◆ WHAT IS NEEDED
In the entries, find all lines that hold the word "placement" and copy them.

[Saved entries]
"""
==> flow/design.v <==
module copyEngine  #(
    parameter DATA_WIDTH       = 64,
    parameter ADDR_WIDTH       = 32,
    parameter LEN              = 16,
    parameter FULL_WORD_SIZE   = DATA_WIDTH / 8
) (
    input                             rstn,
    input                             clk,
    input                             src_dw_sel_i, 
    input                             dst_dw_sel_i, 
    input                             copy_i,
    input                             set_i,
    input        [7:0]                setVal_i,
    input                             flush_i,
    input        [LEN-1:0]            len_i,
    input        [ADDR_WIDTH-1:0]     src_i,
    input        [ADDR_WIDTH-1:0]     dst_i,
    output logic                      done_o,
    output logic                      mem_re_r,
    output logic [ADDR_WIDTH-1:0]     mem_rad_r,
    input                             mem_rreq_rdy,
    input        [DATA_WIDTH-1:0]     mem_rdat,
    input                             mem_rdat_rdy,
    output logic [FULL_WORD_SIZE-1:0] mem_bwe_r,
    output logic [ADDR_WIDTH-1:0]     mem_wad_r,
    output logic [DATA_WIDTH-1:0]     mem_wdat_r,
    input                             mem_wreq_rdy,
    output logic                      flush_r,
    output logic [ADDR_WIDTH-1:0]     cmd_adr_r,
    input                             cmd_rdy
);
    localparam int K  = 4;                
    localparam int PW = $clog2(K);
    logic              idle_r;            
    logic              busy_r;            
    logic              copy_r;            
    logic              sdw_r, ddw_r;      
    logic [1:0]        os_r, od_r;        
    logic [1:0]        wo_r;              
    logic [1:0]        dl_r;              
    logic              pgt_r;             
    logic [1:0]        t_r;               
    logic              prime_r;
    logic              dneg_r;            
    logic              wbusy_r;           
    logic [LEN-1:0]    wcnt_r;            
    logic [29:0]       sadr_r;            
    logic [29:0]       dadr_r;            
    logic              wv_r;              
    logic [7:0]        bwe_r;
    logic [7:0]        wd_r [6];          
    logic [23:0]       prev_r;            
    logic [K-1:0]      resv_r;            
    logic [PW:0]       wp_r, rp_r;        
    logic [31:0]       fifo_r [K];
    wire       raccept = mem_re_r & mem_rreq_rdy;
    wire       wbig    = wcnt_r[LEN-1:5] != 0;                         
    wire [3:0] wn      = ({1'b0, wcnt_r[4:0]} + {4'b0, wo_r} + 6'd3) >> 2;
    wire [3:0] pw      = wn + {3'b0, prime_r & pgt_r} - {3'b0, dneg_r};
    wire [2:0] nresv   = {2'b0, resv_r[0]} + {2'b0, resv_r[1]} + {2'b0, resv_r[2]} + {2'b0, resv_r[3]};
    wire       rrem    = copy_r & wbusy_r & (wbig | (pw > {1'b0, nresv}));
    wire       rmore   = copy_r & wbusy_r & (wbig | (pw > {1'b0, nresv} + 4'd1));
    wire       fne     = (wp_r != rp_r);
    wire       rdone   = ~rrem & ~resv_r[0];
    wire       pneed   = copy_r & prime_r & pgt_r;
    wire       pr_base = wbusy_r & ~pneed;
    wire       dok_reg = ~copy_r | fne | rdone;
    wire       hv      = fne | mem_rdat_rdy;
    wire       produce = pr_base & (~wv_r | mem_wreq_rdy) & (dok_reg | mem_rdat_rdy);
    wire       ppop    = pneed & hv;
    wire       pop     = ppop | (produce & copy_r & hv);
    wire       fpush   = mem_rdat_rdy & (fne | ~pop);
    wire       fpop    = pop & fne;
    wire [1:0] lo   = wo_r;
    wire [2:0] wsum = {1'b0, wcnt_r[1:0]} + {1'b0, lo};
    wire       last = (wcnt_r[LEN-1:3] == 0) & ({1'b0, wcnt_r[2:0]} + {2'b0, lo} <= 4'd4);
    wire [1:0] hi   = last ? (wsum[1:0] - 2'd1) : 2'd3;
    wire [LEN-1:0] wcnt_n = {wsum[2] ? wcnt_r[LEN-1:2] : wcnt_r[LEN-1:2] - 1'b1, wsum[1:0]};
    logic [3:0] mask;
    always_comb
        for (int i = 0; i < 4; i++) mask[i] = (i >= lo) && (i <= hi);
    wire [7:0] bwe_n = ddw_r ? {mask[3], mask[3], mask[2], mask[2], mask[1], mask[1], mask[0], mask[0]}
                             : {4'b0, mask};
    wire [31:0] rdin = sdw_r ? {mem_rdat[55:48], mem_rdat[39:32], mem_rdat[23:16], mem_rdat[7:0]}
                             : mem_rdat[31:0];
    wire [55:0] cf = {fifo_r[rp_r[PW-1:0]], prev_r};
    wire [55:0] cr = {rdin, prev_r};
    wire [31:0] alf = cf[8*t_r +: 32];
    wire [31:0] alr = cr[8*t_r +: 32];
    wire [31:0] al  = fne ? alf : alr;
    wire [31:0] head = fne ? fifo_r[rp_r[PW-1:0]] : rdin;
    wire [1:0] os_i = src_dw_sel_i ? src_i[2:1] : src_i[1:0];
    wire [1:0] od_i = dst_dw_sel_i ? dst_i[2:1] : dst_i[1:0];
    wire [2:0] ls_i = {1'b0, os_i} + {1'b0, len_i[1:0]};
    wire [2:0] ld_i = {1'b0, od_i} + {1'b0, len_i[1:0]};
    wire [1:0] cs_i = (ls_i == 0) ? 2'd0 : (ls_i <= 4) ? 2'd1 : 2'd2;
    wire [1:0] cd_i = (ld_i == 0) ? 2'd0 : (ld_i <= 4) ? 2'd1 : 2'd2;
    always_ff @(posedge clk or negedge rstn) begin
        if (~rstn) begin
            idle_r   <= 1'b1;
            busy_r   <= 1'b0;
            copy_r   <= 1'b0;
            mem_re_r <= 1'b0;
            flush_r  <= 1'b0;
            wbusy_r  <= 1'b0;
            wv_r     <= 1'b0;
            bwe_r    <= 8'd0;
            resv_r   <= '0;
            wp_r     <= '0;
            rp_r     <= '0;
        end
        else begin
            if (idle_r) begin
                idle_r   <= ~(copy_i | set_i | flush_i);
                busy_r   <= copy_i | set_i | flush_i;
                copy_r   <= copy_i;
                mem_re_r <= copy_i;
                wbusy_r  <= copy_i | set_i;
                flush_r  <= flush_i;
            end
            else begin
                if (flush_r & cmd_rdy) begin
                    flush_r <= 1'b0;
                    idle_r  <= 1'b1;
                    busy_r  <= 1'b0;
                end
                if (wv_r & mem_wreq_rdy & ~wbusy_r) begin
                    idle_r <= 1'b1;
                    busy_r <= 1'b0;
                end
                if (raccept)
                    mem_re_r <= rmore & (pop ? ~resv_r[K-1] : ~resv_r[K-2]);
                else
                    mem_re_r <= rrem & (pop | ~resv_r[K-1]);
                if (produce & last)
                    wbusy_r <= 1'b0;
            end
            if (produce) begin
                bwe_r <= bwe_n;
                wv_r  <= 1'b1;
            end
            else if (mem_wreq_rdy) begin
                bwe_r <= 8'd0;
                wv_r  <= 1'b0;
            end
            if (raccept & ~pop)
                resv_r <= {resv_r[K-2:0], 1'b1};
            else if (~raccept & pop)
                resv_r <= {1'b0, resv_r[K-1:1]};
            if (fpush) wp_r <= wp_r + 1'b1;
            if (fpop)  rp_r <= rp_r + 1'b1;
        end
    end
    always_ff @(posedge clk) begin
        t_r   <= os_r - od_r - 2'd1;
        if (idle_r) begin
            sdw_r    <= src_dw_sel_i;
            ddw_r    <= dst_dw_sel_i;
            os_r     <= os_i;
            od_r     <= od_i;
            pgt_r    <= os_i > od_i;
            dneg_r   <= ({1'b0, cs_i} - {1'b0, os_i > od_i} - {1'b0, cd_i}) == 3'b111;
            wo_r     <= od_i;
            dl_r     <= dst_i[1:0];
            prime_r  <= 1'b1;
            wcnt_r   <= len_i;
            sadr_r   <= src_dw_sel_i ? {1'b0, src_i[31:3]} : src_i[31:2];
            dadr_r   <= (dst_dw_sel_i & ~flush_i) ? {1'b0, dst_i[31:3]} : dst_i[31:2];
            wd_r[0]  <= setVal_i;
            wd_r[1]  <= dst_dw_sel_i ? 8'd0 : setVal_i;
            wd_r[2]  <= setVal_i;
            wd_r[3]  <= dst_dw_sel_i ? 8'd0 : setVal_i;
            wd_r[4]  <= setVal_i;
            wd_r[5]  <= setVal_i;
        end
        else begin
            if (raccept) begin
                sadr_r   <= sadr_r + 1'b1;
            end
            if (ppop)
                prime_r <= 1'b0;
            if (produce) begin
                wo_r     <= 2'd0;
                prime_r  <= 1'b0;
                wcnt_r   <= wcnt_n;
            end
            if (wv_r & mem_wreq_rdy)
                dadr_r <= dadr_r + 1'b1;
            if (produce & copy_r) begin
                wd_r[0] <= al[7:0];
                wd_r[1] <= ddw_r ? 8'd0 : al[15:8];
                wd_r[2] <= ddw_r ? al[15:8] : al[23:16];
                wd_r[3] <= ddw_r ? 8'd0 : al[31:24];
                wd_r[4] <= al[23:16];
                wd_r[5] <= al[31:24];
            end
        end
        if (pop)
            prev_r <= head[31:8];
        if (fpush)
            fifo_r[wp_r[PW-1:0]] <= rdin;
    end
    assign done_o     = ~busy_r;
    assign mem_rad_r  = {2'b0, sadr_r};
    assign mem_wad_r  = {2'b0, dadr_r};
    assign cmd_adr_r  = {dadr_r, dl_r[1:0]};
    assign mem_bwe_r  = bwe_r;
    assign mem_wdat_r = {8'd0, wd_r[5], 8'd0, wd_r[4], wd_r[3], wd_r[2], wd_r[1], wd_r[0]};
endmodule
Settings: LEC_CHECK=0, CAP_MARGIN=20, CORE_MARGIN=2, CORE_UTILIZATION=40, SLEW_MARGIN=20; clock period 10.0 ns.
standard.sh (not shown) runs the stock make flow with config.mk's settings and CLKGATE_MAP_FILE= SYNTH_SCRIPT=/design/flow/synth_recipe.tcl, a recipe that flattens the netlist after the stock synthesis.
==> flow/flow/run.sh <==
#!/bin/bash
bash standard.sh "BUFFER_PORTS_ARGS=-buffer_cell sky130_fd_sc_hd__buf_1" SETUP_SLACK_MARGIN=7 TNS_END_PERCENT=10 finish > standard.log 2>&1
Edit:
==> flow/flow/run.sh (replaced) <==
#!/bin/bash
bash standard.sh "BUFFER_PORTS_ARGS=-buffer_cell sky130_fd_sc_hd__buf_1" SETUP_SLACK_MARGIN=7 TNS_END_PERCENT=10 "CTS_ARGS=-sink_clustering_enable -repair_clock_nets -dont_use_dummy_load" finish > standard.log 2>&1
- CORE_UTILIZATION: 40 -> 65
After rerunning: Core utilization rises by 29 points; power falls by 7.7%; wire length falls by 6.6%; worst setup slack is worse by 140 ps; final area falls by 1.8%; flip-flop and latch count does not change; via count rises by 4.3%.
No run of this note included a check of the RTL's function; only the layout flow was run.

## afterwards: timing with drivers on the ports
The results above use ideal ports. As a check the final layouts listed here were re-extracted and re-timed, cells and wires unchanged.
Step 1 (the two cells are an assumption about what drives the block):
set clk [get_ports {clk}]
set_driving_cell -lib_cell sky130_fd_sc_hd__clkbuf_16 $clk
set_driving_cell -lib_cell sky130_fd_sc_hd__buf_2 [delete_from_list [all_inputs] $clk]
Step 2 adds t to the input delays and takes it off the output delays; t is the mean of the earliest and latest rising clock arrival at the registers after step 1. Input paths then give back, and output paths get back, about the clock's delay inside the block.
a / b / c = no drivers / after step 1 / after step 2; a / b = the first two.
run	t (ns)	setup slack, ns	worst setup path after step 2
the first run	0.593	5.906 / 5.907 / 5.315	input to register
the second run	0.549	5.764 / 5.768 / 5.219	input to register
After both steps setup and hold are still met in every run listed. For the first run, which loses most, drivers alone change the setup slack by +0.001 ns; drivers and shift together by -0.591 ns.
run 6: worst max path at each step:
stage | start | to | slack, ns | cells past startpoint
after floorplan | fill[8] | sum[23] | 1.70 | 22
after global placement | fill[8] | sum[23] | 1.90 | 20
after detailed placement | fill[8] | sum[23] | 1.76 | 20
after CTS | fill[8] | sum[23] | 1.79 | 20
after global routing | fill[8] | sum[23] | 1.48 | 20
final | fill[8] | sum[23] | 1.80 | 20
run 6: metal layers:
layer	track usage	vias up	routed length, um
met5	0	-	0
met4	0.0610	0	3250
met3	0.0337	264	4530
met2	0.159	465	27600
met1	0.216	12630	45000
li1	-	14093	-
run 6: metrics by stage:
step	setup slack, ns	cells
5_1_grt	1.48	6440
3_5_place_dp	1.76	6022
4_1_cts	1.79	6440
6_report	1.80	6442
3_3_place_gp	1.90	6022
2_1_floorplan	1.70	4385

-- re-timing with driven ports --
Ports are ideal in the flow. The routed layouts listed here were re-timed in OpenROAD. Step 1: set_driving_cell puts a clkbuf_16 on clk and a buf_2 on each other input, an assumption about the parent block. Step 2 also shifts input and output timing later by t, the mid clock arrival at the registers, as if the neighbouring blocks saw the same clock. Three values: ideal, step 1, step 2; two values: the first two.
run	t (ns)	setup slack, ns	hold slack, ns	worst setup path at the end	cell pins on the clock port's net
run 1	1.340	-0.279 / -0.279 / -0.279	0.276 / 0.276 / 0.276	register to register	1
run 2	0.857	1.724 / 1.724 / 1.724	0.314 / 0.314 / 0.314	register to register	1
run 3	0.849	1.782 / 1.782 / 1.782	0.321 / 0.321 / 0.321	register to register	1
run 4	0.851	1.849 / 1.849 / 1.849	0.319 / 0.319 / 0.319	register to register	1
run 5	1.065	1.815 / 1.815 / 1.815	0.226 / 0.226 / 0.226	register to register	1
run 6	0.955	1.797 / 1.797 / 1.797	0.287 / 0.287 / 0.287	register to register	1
Source: an optimization exercise on an open RTL-to-GDS flow (aim: small area and a short achievable clock period). Production flows keep margins and buffers that such runs may drop.
No run shown here included a check of the RTL's function; only the layout flow was run.
Power is estimated from default activity; no workload was simulated.

### flow/flow/run.sh
#!/bin/bash
# Standard layout, with port buffers of the smallest buffer cell.
set -e
export BUFFER_PORTS_ARGS="-buffer_cell sky130_fd_sc_hd__buf_1"
bash standard.sh > standard.log 2>&1
### flow/standard.sh
#!/bin/bash
# synth_recipe.tcl (not shown) runs the flow's synth.tcl, then flattens the netlist and writes it again
# the make line also repeats each setting of config.mk as NAME=value (left out here)
make -C /OpenROAD-flow-scripts/flow DESIGN_CONFIG=/design/flow/config.mk WORK_HOME=/design/flow/orfs CLKGATE_MAP_FILE= SYNTH_SCRIPT=/design/flow/synth_recipe.tcl "${@:-finish}"
### flow/config.mk
export PLATFORM = sky130hd
export DESIGN_NAME = opstack
export DESIGN_NICKNAME = opstack
export VERILOG_FILES = /design/flow/design.v
export SDC_FILE = /design/flow/constraint.sdc
export NUM_CORES = 4
export LEC_CHECK = 0
export CAP_MARGIN = 20
export CORE_MARGIN = 2
export CORE_UTILIZATION = 40
export CTS_BUF_LIST = sky130_fd_sc_hd__clkbuf_4 sky130_fd_sc_hd__clkbuf_8
export SETUP_SLACK_MARGIN = 2.5
export SLEW_MARGIN = 20
export SYNTH_HIERARCHICAL = 1
### flow/constraint.sdc
create_clock -name core_clock -period 7.0 [get_ports {clk}]
set_input_delay 1.4000 -clock core_clock [delete_from_list [all_inputs] [get_ports {clk}]]
set_output_delay 1.4000 -clock core_clock [all_outputs]
set_load 0.01 [all_outputs]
"""
◆ YOUR SOLUTION
after global placement | fill[8] | sum[23] | 1.90 | 20
after detailed placement | fill[8] | sum[23] | 1.76 | 20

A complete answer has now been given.